## Exercise goal
Which lines of the records contain the word "Yosys"? Show each of them.
________
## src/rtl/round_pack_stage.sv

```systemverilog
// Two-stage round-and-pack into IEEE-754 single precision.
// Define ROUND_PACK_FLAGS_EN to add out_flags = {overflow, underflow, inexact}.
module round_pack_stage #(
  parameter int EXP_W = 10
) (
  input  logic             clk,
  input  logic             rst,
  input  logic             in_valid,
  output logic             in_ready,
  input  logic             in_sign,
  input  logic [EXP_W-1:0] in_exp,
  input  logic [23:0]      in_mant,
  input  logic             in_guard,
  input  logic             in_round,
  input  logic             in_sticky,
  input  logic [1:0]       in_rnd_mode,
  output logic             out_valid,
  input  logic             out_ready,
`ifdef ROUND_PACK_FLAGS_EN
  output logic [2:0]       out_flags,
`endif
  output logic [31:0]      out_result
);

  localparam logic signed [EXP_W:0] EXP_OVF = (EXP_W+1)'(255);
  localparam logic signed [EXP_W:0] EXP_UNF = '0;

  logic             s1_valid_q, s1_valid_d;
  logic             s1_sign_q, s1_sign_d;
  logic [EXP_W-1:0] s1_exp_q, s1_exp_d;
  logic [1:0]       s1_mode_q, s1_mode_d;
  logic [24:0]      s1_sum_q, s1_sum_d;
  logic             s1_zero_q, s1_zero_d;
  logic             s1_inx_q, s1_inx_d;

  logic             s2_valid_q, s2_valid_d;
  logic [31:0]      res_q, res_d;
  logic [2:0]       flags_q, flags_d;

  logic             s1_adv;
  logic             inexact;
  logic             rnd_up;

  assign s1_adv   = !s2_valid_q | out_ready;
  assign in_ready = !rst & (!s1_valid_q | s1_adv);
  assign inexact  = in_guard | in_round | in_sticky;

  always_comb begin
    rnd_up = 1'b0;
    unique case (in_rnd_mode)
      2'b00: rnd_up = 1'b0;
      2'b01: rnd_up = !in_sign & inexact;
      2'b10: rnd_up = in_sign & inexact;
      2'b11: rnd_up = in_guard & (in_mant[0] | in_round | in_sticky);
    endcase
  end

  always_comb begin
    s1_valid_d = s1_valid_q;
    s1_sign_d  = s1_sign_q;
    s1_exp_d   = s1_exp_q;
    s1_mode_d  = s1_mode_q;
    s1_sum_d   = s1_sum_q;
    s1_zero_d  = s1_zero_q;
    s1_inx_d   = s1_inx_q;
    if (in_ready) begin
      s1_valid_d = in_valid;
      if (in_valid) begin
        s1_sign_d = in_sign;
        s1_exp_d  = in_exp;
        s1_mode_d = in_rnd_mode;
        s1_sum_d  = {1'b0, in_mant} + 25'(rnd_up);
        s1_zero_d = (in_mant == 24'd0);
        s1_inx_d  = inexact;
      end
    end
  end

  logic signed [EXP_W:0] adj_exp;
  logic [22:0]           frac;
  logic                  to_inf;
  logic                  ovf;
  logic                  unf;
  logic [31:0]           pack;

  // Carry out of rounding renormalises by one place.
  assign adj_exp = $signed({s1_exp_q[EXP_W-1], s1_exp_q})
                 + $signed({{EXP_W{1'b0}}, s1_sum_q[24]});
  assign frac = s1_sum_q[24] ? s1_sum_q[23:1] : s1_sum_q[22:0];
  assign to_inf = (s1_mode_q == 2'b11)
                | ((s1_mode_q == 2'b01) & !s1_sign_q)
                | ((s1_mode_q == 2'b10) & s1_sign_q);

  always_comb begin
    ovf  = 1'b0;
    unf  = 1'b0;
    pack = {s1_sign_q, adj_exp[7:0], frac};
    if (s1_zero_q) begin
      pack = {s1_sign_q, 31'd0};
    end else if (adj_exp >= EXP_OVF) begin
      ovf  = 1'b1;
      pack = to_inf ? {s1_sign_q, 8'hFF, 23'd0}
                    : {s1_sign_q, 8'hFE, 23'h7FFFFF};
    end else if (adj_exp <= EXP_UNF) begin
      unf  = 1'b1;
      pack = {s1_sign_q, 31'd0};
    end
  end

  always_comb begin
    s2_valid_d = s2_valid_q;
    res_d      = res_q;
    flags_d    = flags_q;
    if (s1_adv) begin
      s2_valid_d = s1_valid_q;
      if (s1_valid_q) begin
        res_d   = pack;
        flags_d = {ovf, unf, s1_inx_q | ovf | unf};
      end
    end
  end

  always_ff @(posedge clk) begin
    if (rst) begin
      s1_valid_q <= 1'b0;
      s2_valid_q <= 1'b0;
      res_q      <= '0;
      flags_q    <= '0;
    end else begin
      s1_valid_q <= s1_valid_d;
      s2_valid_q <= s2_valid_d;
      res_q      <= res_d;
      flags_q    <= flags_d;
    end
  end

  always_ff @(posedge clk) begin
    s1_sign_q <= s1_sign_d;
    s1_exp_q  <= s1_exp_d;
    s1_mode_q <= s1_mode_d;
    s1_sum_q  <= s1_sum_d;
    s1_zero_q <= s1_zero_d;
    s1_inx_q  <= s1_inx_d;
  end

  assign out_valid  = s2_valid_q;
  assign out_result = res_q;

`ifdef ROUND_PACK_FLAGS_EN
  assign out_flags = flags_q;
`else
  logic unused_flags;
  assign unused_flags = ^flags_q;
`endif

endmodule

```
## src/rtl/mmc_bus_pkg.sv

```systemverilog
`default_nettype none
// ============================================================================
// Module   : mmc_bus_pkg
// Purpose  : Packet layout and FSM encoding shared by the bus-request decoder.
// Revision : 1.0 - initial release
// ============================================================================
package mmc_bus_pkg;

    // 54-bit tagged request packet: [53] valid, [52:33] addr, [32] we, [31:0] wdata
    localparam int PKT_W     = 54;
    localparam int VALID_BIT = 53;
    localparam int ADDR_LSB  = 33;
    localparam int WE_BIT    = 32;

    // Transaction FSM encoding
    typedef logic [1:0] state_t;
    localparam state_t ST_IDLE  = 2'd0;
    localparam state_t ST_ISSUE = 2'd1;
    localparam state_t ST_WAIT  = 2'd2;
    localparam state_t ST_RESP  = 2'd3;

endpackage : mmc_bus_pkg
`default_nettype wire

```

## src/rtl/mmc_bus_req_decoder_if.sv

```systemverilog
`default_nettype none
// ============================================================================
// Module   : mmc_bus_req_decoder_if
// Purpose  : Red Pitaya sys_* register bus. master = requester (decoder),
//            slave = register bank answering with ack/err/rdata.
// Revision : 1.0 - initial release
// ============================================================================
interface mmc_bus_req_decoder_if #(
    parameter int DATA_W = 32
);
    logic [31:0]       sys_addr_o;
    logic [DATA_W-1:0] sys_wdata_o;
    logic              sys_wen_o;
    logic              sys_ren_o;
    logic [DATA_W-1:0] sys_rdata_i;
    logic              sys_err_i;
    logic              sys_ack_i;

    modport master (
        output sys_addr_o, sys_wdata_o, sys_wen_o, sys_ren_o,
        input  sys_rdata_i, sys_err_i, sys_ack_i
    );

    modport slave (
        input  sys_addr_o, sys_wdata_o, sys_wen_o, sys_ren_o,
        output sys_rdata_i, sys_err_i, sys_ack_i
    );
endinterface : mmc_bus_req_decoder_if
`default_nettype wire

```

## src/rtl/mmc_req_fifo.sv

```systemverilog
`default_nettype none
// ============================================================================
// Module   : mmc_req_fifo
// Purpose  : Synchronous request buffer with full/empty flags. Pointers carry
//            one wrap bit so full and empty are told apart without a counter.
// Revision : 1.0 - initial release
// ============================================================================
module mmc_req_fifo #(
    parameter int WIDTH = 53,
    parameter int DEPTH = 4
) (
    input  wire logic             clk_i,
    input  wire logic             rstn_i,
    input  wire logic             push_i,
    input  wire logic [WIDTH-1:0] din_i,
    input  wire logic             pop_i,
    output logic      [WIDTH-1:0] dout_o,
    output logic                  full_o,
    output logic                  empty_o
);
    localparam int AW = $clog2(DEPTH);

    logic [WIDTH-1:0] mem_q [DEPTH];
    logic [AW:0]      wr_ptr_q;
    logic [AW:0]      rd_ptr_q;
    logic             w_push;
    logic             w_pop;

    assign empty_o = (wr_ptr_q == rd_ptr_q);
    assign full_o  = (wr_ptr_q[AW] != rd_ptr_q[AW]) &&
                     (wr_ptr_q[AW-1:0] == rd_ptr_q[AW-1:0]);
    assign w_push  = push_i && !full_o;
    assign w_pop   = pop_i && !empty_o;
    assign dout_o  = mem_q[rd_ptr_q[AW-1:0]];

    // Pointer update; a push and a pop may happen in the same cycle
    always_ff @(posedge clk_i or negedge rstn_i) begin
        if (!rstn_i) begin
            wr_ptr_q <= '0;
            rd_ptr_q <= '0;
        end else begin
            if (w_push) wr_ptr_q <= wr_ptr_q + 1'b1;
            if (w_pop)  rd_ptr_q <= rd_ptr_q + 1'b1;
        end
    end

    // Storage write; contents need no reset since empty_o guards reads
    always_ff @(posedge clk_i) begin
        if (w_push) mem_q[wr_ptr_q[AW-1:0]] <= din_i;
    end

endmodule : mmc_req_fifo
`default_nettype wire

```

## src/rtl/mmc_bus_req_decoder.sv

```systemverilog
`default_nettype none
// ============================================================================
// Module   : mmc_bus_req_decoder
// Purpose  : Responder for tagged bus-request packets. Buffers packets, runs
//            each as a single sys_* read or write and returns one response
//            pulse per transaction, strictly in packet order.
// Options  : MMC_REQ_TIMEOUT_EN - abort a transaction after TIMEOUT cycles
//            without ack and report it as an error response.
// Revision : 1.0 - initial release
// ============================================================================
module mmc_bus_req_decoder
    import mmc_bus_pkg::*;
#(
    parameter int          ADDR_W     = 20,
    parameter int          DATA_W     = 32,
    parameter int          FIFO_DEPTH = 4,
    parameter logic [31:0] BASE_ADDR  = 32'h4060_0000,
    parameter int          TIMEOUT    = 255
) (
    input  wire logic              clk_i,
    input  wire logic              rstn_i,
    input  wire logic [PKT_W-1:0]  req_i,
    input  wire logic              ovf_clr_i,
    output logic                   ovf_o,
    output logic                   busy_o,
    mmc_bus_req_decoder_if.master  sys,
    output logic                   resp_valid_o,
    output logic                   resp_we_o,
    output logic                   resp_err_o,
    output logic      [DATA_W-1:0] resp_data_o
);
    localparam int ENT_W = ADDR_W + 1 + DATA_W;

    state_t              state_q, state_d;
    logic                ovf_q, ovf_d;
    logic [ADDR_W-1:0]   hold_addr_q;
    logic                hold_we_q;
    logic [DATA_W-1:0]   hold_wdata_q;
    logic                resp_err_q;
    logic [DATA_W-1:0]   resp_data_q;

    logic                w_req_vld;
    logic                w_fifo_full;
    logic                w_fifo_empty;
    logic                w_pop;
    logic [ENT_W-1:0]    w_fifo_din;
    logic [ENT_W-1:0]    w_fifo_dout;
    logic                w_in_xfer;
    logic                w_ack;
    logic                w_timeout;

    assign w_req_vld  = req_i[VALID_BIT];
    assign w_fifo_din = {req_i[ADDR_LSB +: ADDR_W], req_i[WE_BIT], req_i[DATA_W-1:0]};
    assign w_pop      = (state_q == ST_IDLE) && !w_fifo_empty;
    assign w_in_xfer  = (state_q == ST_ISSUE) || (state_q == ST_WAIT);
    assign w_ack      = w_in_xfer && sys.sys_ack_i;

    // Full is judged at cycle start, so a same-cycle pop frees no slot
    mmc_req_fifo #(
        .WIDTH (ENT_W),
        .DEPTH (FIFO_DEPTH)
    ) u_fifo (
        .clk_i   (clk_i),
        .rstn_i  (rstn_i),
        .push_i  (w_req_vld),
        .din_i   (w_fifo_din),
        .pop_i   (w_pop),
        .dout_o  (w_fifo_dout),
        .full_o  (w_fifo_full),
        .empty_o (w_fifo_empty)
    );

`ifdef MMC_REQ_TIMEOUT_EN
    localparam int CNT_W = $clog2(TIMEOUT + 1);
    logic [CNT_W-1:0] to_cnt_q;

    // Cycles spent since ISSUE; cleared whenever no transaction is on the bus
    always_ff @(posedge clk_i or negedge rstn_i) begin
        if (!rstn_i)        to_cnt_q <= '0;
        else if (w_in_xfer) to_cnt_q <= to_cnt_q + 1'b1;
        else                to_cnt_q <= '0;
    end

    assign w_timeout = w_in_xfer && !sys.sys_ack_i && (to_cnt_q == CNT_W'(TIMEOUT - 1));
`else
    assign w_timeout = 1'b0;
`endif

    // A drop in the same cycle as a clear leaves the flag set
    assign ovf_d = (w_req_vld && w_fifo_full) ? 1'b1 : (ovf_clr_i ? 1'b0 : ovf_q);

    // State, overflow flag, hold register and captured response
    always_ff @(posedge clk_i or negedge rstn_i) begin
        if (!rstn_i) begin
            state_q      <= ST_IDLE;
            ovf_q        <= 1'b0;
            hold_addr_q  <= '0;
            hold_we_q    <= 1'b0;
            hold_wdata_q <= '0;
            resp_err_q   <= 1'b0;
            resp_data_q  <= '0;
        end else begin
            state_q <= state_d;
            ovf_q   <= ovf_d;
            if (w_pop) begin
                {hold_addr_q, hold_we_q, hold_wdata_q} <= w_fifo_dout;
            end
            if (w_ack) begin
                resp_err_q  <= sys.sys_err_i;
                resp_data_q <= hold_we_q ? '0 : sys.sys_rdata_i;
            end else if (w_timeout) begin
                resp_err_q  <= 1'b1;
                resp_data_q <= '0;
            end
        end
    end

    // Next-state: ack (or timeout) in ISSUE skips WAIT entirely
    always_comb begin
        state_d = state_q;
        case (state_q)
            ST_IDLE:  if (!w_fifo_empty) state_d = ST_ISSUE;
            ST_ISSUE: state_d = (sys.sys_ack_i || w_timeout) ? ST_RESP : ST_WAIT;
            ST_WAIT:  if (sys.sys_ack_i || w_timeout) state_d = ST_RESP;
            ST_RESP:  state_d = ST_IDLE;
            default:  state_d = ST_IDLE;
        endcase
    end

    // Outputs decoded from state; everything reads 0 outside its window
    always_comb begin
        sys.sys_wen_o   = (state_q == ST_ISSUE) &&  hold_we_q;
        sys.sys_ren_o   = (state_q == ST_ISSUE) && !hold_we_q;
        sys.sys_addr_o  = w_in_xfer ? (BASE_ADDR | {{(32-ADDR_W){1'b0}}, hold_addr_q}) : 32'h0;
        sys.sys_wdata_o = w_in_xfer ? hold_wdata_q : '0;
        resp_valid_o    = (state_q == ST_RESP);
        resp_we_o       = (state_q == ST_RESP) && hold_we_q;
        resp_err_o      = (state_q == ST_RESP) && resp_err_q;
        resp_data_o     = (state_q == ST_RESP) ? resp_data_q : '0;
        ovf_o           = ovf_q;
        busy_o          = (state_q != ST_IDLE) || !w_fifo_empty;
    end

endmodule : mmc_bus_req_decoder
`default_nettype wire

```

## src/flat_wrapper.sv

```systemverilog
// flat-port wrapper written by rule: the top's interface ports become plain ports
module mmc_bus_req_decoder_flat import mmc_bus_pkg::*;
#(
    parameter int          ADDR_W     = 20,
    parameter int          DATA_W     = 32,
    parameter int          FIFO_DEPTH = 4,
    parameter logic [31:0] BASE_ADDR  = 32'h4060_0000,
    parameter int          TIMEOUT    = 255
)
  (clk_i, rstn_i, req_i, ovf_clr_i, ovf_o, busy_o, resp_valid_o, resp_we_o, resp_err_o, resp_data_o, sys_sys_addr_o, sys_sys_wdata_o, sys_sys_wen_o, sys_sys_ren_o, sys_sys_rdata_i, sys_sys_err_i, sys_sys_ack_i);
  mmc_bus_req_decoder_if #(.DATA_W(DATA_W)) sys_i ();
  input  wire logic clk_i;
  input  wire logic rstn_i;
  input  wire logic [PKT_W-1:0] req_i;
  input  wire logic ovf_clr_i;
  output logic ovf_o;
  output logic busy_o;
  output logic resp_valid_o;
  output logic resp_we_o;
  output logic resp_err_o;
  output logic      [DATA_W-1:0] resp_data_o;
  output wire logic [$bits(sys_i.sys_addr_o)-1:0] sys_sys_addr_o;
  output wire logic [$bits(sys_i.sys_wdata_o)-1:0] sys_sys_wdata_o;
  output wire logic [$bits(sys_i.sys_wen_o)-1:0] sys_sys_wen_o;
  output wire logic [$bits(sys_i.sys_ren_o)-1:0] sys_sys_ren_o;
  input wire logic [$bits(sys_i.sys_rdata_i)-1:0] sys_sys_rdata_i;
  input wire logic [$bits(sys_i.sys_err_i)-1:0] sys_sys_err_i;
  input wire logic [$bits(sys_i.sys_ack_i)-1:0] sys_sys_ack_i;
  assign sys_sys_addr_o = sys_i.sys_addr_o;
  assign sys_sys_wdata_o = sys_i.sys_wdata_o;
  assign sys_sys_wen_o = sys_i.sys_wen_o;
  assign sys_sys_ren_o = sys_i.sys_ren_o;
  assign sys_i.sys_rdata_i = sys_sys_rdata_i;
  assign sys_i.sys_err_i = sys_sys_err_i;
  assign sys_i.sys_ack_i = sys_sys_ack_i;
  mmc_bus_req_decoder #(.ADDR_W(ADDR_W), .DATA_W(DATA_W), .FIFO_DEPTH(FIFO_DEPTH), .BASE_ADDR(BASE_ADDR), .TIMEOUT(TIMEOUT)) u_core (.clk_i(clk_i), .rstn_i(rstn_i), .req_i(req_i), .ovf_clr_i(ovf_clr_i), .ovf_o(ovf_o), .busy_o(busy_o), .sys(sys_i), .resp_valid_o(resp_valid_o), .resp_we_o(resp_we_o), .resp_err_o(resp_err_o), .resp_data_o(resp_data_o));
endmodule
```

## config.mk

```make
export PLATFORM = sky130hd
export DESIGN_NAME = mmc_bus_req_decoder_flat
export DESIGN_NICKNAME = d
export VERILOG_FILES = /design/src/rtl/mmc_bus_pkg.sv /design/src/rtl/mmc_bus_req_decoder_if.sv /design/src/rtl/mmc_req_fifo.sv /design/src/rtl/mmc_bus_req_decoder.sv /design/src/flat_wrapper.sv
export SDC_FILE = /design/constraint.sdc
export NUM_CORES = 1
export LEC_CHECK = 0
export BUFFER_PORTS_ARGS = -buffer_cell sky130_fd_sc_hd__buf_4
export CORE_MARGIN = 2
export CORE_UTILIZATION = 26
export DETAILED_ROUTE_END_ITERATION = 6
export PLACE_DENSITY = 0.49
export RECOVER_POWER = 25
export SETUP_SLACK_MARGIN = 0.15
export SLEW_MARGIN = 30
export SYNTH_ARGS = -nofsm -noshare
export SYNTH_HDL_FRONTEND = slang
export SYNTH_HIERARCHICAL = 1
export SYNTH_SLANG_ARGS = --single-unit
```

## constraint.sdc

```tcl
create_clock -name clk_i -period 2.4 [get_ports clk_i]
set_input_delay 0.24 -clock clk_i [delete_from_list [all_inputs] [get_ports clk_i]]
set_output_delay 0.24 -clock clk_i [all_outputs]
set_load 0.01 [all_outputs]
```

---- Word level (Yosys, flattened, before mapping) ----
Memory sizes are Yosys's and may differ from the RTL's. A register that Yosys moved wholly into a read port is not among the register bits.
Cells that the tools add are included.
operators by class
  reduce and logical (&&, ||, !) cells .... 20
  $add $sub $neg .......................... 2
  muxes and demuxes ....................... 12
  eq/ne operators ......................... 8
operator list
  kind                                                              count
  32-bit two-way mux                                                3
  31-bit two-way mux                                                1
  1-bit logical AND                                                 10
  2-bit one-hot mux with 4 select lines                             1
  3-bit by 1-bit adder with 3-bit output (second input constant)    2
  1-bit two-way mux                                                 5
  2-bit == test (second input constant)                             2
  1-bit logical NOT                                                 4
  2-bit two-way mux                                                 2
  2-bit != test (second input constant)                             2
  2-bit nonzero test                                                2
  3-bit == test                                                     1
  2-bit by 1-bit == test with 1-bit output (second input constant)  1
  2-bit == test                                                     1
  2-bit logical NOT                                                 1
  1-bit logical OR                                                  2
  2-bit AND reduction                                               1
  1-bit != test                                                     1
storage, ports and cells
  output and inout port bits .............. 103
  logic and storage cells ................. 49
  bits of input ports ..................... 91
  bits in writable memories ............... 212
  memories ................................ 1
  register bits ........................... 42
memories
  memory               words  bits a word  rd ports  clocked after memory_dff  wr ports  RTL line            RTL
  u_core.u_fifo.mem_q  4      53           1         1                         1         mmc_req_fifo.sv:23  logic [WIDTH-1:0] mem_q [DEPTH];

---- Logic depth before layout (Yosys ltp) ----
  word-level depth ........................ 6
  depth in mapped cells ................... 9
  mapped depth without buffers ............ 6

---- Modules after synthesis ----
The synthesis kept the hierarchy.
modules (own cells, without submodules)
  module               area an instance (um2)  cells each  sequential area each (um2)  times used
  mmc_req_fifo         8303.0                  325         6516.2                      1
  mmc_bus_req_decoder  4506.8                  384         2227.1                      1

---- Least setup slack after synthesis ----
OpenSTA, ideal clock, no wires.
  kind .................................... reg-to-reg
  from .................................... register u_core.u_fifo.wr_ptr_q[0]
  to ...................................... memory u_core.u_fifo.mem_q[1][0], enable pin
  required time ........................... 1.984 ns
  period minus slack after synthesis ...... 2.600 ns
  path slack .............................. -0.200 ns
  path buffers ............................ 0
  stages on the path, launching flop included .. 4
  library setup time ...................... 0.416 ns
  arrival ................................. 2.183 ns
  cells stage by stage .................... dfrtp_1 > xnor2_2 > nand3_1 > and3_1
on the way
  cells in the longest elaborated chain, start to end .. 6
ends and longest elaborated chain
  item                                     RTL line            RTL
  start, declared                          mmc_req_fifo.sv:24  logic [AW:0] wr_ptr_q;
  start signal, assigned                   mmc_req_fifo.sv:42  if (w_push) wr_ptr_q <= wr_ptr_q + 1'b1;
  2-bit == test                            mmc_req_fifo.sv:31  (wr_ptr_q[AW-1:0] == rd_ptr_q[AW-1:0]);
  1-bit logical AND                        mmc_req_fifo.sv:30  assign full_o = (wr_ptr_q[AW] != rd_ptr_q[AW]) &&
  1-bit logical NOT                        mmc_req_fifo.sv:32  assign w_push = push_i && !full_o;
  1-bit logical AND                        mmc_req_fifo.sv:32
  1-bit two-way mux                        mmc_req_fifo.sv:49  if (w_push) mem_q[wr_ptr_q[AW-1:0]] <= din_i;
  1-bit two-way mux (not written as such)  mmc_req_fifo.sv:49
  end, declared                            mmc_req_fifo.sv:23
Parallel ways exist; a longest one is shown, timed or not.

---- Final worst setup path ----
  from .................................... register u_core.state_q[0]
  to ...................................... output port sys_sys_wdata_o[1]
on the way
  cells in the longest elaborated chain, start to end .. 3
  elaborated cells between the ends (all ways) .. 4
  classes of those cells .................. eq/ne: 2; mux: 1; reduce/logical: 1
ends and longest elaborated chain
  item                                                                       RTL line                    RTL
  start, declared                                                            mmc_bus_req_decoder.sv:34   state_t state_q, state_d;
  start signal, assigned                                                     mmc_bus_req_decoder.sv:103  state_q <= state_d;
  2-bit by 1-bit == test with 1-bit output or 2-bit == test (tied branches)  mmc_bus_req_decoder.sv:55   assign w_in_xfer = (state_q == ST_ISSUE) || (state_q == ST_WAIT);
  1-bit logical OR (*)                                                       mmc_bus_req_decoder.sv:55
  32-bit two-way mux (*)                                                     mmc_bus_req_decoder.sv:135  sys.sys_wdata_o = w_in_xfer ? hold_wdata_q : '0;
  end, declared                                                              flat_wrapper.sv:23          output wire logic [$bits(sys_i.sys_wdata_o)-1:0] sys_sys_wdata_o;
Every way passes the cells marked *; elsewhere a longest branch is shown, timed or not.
________
## Written response
---- Word level (Yosys, flattened, before mapping) ----
Memory sizes are Yosys's and may differ from the RTL's. A register that Yosys moved wholly into a read port is not among the register bits.
---- Logic depth before layout (Yosys ltp) ----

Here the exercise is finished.